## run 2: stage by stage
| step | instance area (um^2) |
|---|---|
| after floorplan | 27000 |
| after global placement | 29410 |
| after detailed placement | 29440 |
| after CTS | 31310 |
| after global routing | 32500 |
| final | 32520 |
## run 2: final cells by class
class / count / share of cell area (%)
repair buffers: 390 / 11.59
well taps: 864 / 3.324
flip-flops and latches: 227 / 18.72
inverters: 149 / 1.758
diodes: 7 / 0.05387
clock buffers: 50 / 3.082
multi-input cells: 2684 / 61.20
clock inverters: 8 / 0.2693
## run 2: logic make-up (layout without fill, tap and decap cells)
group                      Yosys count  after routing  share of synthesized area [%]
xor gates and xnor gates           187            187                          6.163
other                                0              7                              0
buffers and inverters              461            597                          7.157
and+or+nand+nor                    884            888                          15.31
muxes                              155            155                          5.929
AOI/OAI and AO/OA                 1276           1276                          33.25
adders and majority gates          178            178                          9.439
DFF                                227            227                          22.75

————————

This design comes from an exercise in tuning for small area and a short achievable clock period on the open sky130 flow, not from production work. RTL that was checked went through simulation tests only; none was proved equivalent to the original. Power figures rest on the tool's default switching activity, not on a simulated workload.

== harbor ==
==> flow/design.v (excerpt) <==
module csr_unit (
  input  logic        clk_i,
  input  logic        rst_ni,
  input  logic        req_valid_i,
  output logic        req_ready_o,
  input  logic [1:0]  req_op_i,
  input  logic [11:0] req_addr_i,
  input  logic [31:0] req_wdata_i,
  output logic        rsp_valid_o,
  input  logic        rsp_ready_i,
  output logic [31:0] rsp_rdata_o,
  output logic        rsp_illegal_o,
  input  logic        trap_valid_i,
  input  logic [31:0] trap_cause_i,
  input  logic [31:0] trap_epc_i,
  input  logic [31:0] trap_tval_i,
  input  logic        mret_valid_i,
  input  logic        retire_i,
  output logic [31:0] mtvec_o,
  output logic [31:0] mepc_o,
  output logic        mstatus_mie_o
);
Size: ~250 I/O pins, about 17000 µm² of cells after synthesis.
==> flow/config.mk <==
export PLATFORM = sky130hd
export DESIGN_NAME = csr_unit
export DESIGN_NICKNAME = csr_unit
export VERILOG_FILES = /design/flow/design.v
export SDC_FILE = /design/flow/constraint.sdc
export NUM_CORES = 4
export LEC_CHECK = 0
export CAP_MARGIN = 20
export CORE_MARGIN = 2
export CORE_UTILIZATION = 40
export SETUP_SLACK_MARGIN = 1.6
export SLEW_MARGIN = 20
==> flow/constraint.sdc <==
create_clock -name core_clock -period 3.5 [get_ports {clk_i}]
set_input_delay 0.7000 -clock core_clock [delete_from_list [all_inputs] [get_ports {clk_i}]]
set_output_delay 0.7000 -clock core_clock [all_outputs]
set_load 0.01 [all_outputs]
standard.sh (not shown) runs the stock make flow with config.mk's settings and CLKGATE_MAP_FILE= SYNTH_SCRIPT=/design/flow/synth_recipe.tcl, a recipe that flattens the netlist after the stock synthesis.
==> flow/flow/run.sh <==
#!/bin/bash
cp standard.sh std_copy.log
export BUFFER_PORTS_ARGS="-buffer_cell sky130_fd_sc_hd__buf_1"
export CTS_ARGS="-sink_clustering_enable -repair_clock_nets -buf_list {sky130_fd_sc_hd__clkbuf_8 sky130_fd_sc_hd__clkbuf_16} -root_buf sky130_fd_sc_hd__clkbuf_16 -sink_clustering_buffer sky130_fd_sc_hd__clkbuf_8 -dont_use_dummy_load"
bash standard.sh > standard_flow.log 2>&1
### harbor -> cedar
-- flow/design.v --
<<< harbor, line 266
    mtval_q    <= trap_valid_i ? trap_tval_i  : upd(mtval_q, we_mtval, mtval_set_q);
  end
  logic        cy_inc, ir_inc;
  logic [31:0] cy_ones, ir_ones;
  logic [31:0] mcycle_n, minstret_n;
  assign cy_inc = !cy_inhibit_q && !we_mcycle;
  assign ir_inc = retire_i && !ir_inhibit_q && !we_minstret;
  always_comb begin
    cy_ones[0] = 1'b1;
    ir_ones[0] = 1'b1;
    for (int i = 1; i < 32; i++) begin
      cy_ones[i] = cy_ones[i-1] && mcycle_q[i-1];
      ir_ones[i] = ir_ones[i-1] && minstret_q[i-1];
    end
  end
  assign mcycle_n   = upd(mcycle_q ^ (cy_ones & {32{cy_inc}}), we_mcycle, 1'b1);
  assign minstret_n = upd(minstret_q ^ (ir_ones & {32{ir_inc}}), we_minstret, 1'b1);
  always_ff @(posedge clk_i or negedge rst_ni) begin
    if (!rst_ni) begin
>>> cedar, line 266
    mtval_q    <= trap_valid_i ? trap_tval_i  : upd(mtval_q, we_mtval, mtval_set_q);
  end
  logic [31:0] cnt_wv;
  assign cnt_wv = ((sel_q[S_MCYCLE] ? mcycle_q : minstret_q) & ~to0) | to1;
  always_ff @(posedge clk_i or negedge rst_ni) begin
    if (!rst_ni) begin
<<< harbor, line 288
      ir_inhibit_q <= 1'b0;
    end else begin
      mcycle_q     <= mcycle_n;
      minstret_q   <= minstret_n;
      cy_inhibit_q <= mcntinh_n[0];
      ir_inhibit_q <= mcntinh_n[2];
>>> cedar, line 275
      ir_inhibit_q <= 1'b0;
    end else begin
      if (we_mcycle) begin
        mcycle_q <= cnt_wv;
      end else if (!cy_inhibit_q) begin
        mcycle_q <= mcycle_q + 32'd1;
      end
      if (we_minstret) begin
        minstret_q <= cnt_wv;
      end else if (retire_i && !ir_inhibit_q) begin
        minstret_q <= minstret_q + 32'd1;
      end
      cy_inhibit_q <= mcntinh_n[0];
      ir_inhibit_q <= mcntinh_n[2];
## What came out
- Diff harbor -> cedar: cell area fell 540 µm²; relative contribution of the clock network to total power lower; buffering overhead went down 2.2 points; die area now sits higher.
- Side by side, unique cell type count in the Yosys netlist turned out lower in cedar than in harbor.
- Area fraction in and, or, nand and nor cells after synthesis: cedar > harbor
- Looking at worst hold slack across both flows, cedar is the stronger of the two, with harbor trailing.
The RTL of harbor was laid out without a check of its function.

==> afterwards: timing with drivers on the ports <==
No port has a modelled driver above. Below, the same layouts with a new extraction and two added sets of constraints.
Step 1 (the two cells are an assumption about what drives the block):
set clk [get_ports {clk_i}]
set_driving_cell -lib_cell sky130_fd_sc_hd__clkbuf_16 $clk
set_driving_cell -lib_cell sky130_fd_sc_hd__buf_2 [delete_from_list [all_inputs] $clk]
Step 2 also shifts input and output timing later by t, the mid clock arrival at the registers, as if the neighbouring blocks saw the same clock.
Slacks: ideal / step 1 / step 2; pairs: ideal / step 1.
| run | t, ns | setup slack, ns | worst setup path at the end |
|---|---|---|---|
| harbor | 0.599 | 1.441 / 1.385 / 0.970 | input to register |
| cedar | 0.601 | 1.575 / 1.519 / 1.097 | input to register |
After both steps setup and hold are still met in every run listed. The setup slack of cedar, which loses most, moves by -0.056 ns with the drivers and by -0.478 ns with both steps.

————————

**REQUIRED WORK:** A single number is the answer here: the count of lines in the material above holding the string "inverters".

**SOLUTION:** 3